GOAWAY means "stop creating new RPCs on the connection."

Ok, nice, this is what i need, just give me a chance to catch it on client side and my design in mind would be fulfilled. The whole talk is about it.

It does not mean the connection is going to be dropped soon.

But i'm exactly going to drop it (maxConnectionAge is set on server side) and client got notified about this intention via GOAWAY.

ejona86 commented 1 year ago

This is not reliable (and somewhat rude) to close connection by server (when it works in normal operational mode) because client may still transferring data.

You have not yet explained your use-case, like why you have a long-lived RPC and why the connection and it are related. If it doesn't work for the server to close the stream occasionally then you are left with 1) have the client close the stream occasionally or 2) live with the stream and over-provision.

It does not mean the connection is going to be dropped soon.

But i'm exactly going to drop it (maxConnectionAge is set on server side) and client got notified about this intention via GOAWAY.

maxConnectionAge does not mean the connection will get killed. maxConnectionAgeGrace is required for that. In both cases there is a GOAWAY. The client cannot distinguish between these cases.
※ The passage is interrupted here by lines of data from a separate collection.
**src/rtl/hazard_sched.sv**
```systemverilog
// Decode-stage hazard scheduler: tracks in-flight register writes through E/M/W,
// stalls decode on a dependency and counts stall cycles. Optional HAZARD_FORWARD_EN.
module hazard_sched #(
    parameter int ADDR_W = 4,
    parameter int CNT_W  = 16
) (
    input  logic                     clk,
    input  logic                     reset,
    input  logic                     validD,
    input  logic                     RegWriteD,
    input  logic [ADDR_W-1:0]        destaddD,
    input  logic [ADDR_W-1:0]        srcaddD1,
    input  logic [ADDR_W-1:0]        srcaddD2,
    input  logic                     useSrcD1,
    input  logic                     useSrcD2,
    input  logic                     holdP,
    output logic                     stallF,
    output logic                     stallD,
    output logic                     flushE,
    output logic [(1<<ADDR_W)-1:0]   pendmask,
    output logic [CNT_W-1:0]         stall_cnt,
    output logic [1:0]               fwdselE1,
    output logic [1:0]               fwdselE2
);

    localparam int              NREG    = 1 << ADDR_W;
    localparam logic [CNT_W-1:0] CNT_MAX = '1;

    // Stages whose match raises a hazard; forwarding covers E and M results.
`ifdef HAZARD_FORWARD_EN
    localparam logic [2:0] HAZ_STAGES = 3'b100;
`else
    localparam logic [2:0] HAZ_STAGES = 3'b111;
`endif

    // Index 0 = E, 1 = M, 2 = W.
    logic [2:0]             vld_q, vld_d;
    logic [2:0][ADDR_W-1:0] dst_q, dst_d;
    logic [CNT_W-1:0]       cnt_q, cnt_d;
    logic [2:0]             m1, m2;
    logic                   haz;

    genvar gi;
    generate
        for (gi = 0; gi < 3; gi++) begin : g_match
            assign m1[gi] = vld_q[gi] && (dst_q[gi] == srcaddD1);
            assign m2[gi] = vld_q[gi] && (dst_q[gi] == srcaddD2);
        end
        for (gi = 0; gi < NREG; gi++) begin : g_pend
            assign pendmask[gi] = (vld_q[0] && (dst_q[0] == ADDR_W'(gi)))
                               || (vld_q[1] && (dst_q[1] == ADDR_W'(gi)))
                               || (vld_q[2] && (dst_q[2] == ADDR_W'(gi)));
        end
    endgenerate

    assign haz = validD && ((useSrcD1 && |(m1 & HAZ_STAGES))
                         || (useSrcD2 && |(m2 & HAZ_STAGES)));

    assign stallF    = holdP | haz;
    assign stallD    = holdP | haz;
    assign flushE    = haz & ~holdP;
    assign stall_cnt = cnt_q;

    always_comb begin
        vld_d = vld_q;
        dst_d = dst_q;
        cnt_d = cnt_q;
        if (!holdP) begin
            vld_d[2] = vld_q[1];
            dst_d[2] = dst_q[1];
            vld_d[1] = vld_q[0];
            dst_d[1] = dst_q[0];
            if (haz) begin
                vld_d[0] = 1'b0;
                dst_d[0] = '0;
                if (cnt_q != CNT_MAX) begin
                    cnt_d = cnt_q + CNT_W'(1);
                end
            end else begin
                vld_d[0] = validD & RegWriteD;
                dst_d[0] = destaddD;
            end
        end
    end

    always_ff @(posedge clk or posedge reset) begin
        if (reset) begin
            vld_q <= '0;
            dst_q <= '0;
            cnt_q <= '0;
        end else begin
            vld_q <= vld_d;
            dst_q <= dst_d;
            cnt_q <= cnt_d;
        end
    end

`ifdef HAZARD_FORWARD_EN
    logic [1:0] fwd1_q, fwd1_d, fwd2_q, fwd2_d;

    // Youngest producer wins: E-stage result (now moving to M) before M (moving to W).
    function automatic logic [1:0] fwd_code(input logic use_src, input logic [2:0] m);
        if (!use_src)  return 2'b00;
        else if (m[0]) return 2'b01;
        else if (m[1]) return 2'b10;
        else           return 2'b00;
    endfunction

    always_comb begin
        fwd1_d = fwd1_q;
        fwd2_d = fwd2_q;
        if (!holdP) begin
            if (haz) begin
                fwd1_d = 2'b00;
                fwd2_d = 2'b00;
            end else begin
                fwd1_d = fwd_code(useSrcD1, m1);
                fwd2_d = fwd_code(useSrcD2, m2);
            end
        end
    end

    always_ff @(posedge clk or posedge reset) begin
        if (reset) begin
            fwd1_q <= 2'b00;
            fwd2_q <= 2'b00;
        end else begin
            fwd1_q <= fwd1_d;
            fwd2_q <= fwd2_d;
        end
    end

    assign fwdselE1 = fwd1_q;
    assign fwdselE2 = fwd2_q;
`else
    assign fwdselE1 = 2'b00;
    assign fwdselE2 = 2'b00;
`endif

endmodule

```
**config.mk**
```make
export PLATFORM = sky130hd
export DESIGN_NAME = hazard_sched
export DESIGN_NICKNAME = d
export VERILOG_FILES = /design/src/rtl/hazard_sched.sv
export SDC_FILE = /design/constraint.sdc
export NUM_CORES = 1
export LEC_CHECK = 0
export CAP_MARGIN = 5
export CORE_UTILIZATION = 40
export CTS_CLUSTER_DIAMETER = 30
export CTS_CLUSTER_SIZE = 14
export DETAILED_ROUTE_END_ITERATION = 12
export PLACE_DENSITY = 0.68
export SYNTH_ARGS = -nofsm -noshare
export SYNTH_HDL_FRONTEND = slang
export SYNTH_SLANG_ARGS = --single-unit
```
**constraint.sdc**
```tcl
create_clock -name clk -period 3.6 [get_ports clk]
set_clock_uncertainty 0.2 [all_clocks]
set_input_delay 0.72 -clock clk [delete_from_list [all_inputs] [get_ports clk]]
set_output_delay 0.72 -clock clk [all_outputs]
set_load 0.02 [all_outputs]
```
# --- Word level (Yosys, flattened, before mapping) ---
# Cells that the tools add are included.
word_totals:
  out_inout_bits: 39
  elab_cells: 160
  ff_bits: 31
op_classes:
  n_reduce_logical: 96
  bitwise: 4
  muxes: 2
  addsub: 1
  n_eq_ne: 52
op_table:
  columns: ["operator", "count"]
  rows:
  - ["$eq 4x4->1 const B", 24]
  - ["$logic_and 1x1->1", 57]
  - ["$eq 4x3->1 const B", 12]
  - ["$logic_or 1x1->1", 33]
  - ["$eq 4x2->1 const B", 6]
  - ["$eq 4x4->1", 6]
  - ["$add 16x1->16 const B", 1]
  - ["$ne 16x16->1 const B", 1]
  - ["$eq 4x1->1 const B", 3]
  - ["$logic_not 4->1", 3]
  - ["$reduce_or 3->1", 2]
  - ["$mux 4", 1]
  - ["$reduce_and 3->1", 1]
  - ["$and 1x1->1", 2]
  - ["$mux 1", 1]
  - ["$not 1->1", 1]
  - ["$or 1x1->1", 1]

# --- Depth between registers and ports, before layout ---
logic_depth:
  depth_word: 7
  mapped_depth: 9
  ltp_nobuf: 8

# --- Worst setup path before layout ---
# OpenSTA, ideal clock, no wires.
synth_timing:
  kind: "input -> output"
  start: "input srcaddD1[1]"
  end: "output stallF"
  slack_ns: 0.375
  n_path_buf: 2
  t_required_ns: 2.680
  stages: 8
  t_arrival_ns: 2.305
  path_cell_list: "inv_2 > a222oi_1 > or4b_1 > nand4_1 > o21ai_2 > clkbuf_1 > nand2b_1 > buf_4"
synth_between:
  elab_chain_len: 7
  elab_cells_between_ends: 11
  classes_between: "3 x eq/ne; 1 x bitwise; 7 x reduce/logical"
synth_rtl:
  columns: ["item", "line_no", "rtl"]
  rows:
  - ["from (decl)", "12", "input logic [ADDR_W-1:0] srcaddD1,"]
  - ["$eq 4x4->1", "46", "assign m1[gi] = vld_q[gi] && (dst_q[gi] == srcaddD1);"]
  - ["$logic_and 1x1->1", "46", null]
  - ["$reduce_or 3->1 *", "56", "assign haz = validD && ((useSrcD1 && |(m1 & HAZ_STAGES))"]
  - ["$logic_and 1x1->1 *", "56", null]
  - ["$logic_or 1x1->1 *", "57", "|| (useSrcD2 && |(m2 & HAZ_STAGES)));"]
  - ["$logic_and 1x1->1 *", "56", null]
  - ["$or 1x1->1 *", null, null]
  - ["to (decl)", "17", "output logic stallF,"]
# Every way passes the cells marked *; elsewhere a longest branch is shown, timed or not.

# --- Worst setup path after layout ---
layout_timing:
  start: "input srcaddD1[3]"
  end: "output flushE"
layout_between:
  elab_chain_len: 7
  elab_cells_between_ends: 11
  classes_between: "3 x eq/ne; 1 x bitwise; 7 x reduce/logical"
layout_rtl:
  columns: ["item", "line_no", "rtl"]
  rows:
  - ["$eq 4x4->1", "46", null]
  - ["$logic_and 1x1->1", "46", null]
  - ["$reduce_or 3->1 *", "56", null]
  - ["$logic_and 1x1->1 *", "56", null]
  - ["$logic_or 1x1->1 *", "57", null]
  - ["$logic_and 1x1->1 *", "56", null]
  - ["$and 1x1->1 *", "61", "assign flushE = haz & ~holdP;"]
  - ["to (decl)", "19", "output logic flushE,"]
# Marked as above.

==> impl_results.md <==
- Routed WL per cell: 15.2 um
- Cell Area, Placed: 0.00282 mm2
- Die area: 0.00574 mm2
- Sw power: 0.357 mW
- Final HPWL DP: 4.21 mm
- Async set-or-reset flop fraction in the synthesized netlist: 100%
- Final instance area: 0.00297 mm2
- Fmax achieved: 285 MHz
- Routability Congestion: 0.887
- Num ports: 58
- Data required, critical path: 2680 ps
- Sequential share of the synthesized area: 35.6%
- WHS Path Cells: 1
- Antenna viol nets, final: 0
- Crit path max fanout: 4
- Post-synth EDFFs: 0
- Dominant synthesized flop cell: dfrtp_1
- Core Box Area: 0.00517 mm2
- Switching share of power: 30.8%
- Sequential Area: 776 um2
- Filler cell count: 467
- Initial antenna violation count: 0
- Starting density of the core: 42.1%
- Fin crit period: 3510 ps
- CTS Buffer Depth: 2
- # setup viols final: 0
- Placement Setup Slack: -426 ps
- Multi-input gate area: 0.00129 mm2
- TritonRoute pass-1 iters: 5
- R2R Setup Slk: 880 ps
- Final slew viol count: 0
- Commonest non-fill, non-tap cell in the layout: clkdlybuf4s50_1
- Crit path DAT: 2590 ps
- Vias per cell: 5.64
- Setup CP Type: primary input to output port
- DRC viols: 0
- Top library cells by usage in the layout, fill and taps aside: clkdlybuf4s50_1 (49), nand2_1 (42), dfrtp_1 (31), xor2_1 (27), nand3_1 (25)
- Die width: 75.8 um
- Ant. Diodes: 0
- Crit. path cell count: 7
- Cell count after synthesis: 257
- DR vias: 2190
- Drt total wl: 5.89 mm
- Clock root cell: clkbuf_8
- Layout net count: 337
- Pleak: 1.38 nW
- CP startpoint kind: primary input
- Peak VDD IR: 0.000313 V
- CTS tree: built
- Internal Power: 0.801 mW
- Vias in the first global route: 2028
- TritonCTS sink count: 31
- Crit-path cells: clkdlybuf4s50_1 > a222oi_1 > or4b_4 > nand4_1 > o21ai_2 > nor2_2 > buf_6
- Layout area overhead: 36.4%
- Count of buffer and inverter cells on the critical path: 2
- RSZ-0062 raised after global routing: no
- Relative slew margins: 64.7%
- Cell Area, Synth: 0.00218 mm2
- Synth Area per Inst: 8.47 um2
- Chip height: 75.8 um
- Hold Path Class: flip-flop to flip-flop
- Slew at the pin closest to its max-slew limit: 522 ps
- TritonCTS buffer count: 5
- Gate family responsible for the most delay along the worst path: simple AND/OR/NAND/NOR gates
- Yosys warns: 0
- Clock power share: 35.5%
- R2R depth: 9
- Status: complete, no violations
- Port bufs: 53
- Synthesized flop and latch total: 31
- Crit path setup slack, layout: 94.8 ps
- Row Count: 26
- Logic pwr share: 26.7%
- Max-Cap Viols: 0
- Final period util: 97.4%
- Reg power frac: 37.8%
- First-pass GRT wire length: 9.77 mm
- Critical-path top delay cell: clkdlybuf4s50_1
- Power density over the cells: 390 mW/mm2
- Final hold vios: 0
- GRT Residual Overflow: 0
- Synth unique cells: 39
- Layout cells sized above 1: 14.5%
- Largest net degree at the start of global routing: 32
- CP peak stage delay: 490 ps
- Worst skew pair latency: 280 ps
- H-tree Lvls: 2
- Clk slew on worst S/H paths: 70 ps
- CP endpoint kind: output port
- Gr usage total: 22.6%
- DR iter-0 viols: 236
==> per-layer routing <==
metal | vias up | wire (um) | GRT usage (%)
met1 | 1054 | 2680 | 31.3
met5 | - | 0 | 0
met4 | 0 | 82 | 6.58
li1 | 1015 | - | -
met3 | 13 | 403 | 4.50
met2 | 108 | 2720 | 35.7
==> area by class of cell <==
cell class	instances	area share [%]
multi-input cells	203	43.5
flip-flops and latches	31	26.1
repair buffers	71	22.2
well taps	70	2.95
clock buffers	5	2.32
clock inverters	3	2.28
inverters	5	0.632
==> state kept, by name, indices dropped and copies added (netlist names) <==
signal	flops
stall_cnt	16
dst_q	12
vld_q	3
==> metrics by stage <==
step	total power [mW]	utilization [%]	std cells	hold slack, ps	TNS (ps)
4_1_cts	1.16	56.9	386	313	0
2_1_floorplan	0.620	-	260	351	0
3_3_place_gp	0.743	54.5	378	293	-1070
3_5_place_dp	0.749	54.5	378	299	-1130
5_1_grt	1.22	57.4	388	319	0
6_report	1.16	57.4	388	306	0
==> path summary, 6_finish.rpt <==
path	end	startpoint
hold reg to reg	stall_cnt[8]	stall_cnt[8]
setup / recovery	flushE	srcaddD1[3]
min in group asynchronous	dst_q[3]	reset
setup reg to reg	stall_cnt[13]	dst_q[6]
hold / removal	stall_cnt[8]	stall_cnt[8]
max in group asynchronous	stall_cnt[11]	reset
==> power by group through the flow <==
stage               clock network, mW  logic, mW  registers, mW
finish                          0.411      0.310          0.438
global route                    0.433      0.338          0.445
CTS                             0.416      0.306          0.437
detailed placement                  0      0.306          0.443
global placement                    0      0.302          0.442
floorplan                           0      0.198          0.422
==> Yosys cell counts, types with 6 or more instances <==
cell type	number	area, um2
nand3_1	25	125
o21ai_0	9	45.0
dfrtp_1	31	776
nand2_1	42	158
and3_1	10	62.6
nor2b_1	6	37.5
a22oi_1	11	82.6
nand4_1	7	43.8
mux2_2	9	101
nor3_1	11	55.1
xnor2_1	6	52.6
nor2_1	11	41.3
xor2_1	27	236
clkbuf_1	12	45.0
==> kinds of logic (layout without fill, tap and decap cells) <==
logic type      Yosys count  after routing  share of synthesized area, %
fa+ha+maj                 1              1                         0.575
mux                       9              9                          4.66
compound gates           32             32                          10.3
other cells               1              4                         0.172
simple gates            124            124                          29.5
buf+inv                  26             84                          5.86
flops                    31             31                          35.6
xor+xnor                 33             33                          13.3
==> what timing repair did <==
| action | in CTS | in global routing |
|---|---|---|
| pin swaps | 0 | 4 |
| endpoints found under the setup margin | 3 | 3 |
| hold buffers | 0 | 0 |
| resized for setup | 13 | 4 |
| buffers inserted | 0 | 2 |
(Power assumes the default switching activity.)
slogic commented 1 year ago

You have not yet explained your use-case, like why you have a long-lived RPC

Should i? Well, let it be very large chunck of data. Or it can be many intensive RPCs (we're talking about streaming contact).

maxConnectionAge does not mean the connection will get killed.

By the way i suggest to update documentation (https://grpc.github.io/grpc-java/javadoc/io/grpc/ServerBuilder.html#maxConnectionAge-long-java.util.concurrent.TimeUnit-) with default values and explanation that maxConnectionAge won't work without setting maxConnectionAgeGrace, but GOAWAY frames still gonna be sent, right?

In both cases there is a GOAWAY. The client cannot distinguish between these cases.

I don't care. I'm execting client to react on the first GOAWAY (another incoming GOAWAY events will be processed in idempotent manner (in my case, other consumers can do whatever they want)).

ejona86 commented 1 year ago

You have not yet explained your use-case, like why you have a long-lived RPC

Should i? Well, let it be very large chunck of data. Or it can be many intensive RPCs (we're talking about streaming contact).

I think you should. If it is large chunks of data, then you need resumption ability. If it is many intensive RPCs, then generally you'd use separate RPCs so they can go to different backends and spread load. I can understand those approaches may not work, but we'd need to understand what you're doing in order to help.

I assume somewhere in the mix is an L4/TCP load balancer, since you are so focused on TCP connections.

ejona86 commented 1 year ago

Closing for now. It can be reopened if there's more discussion to be had.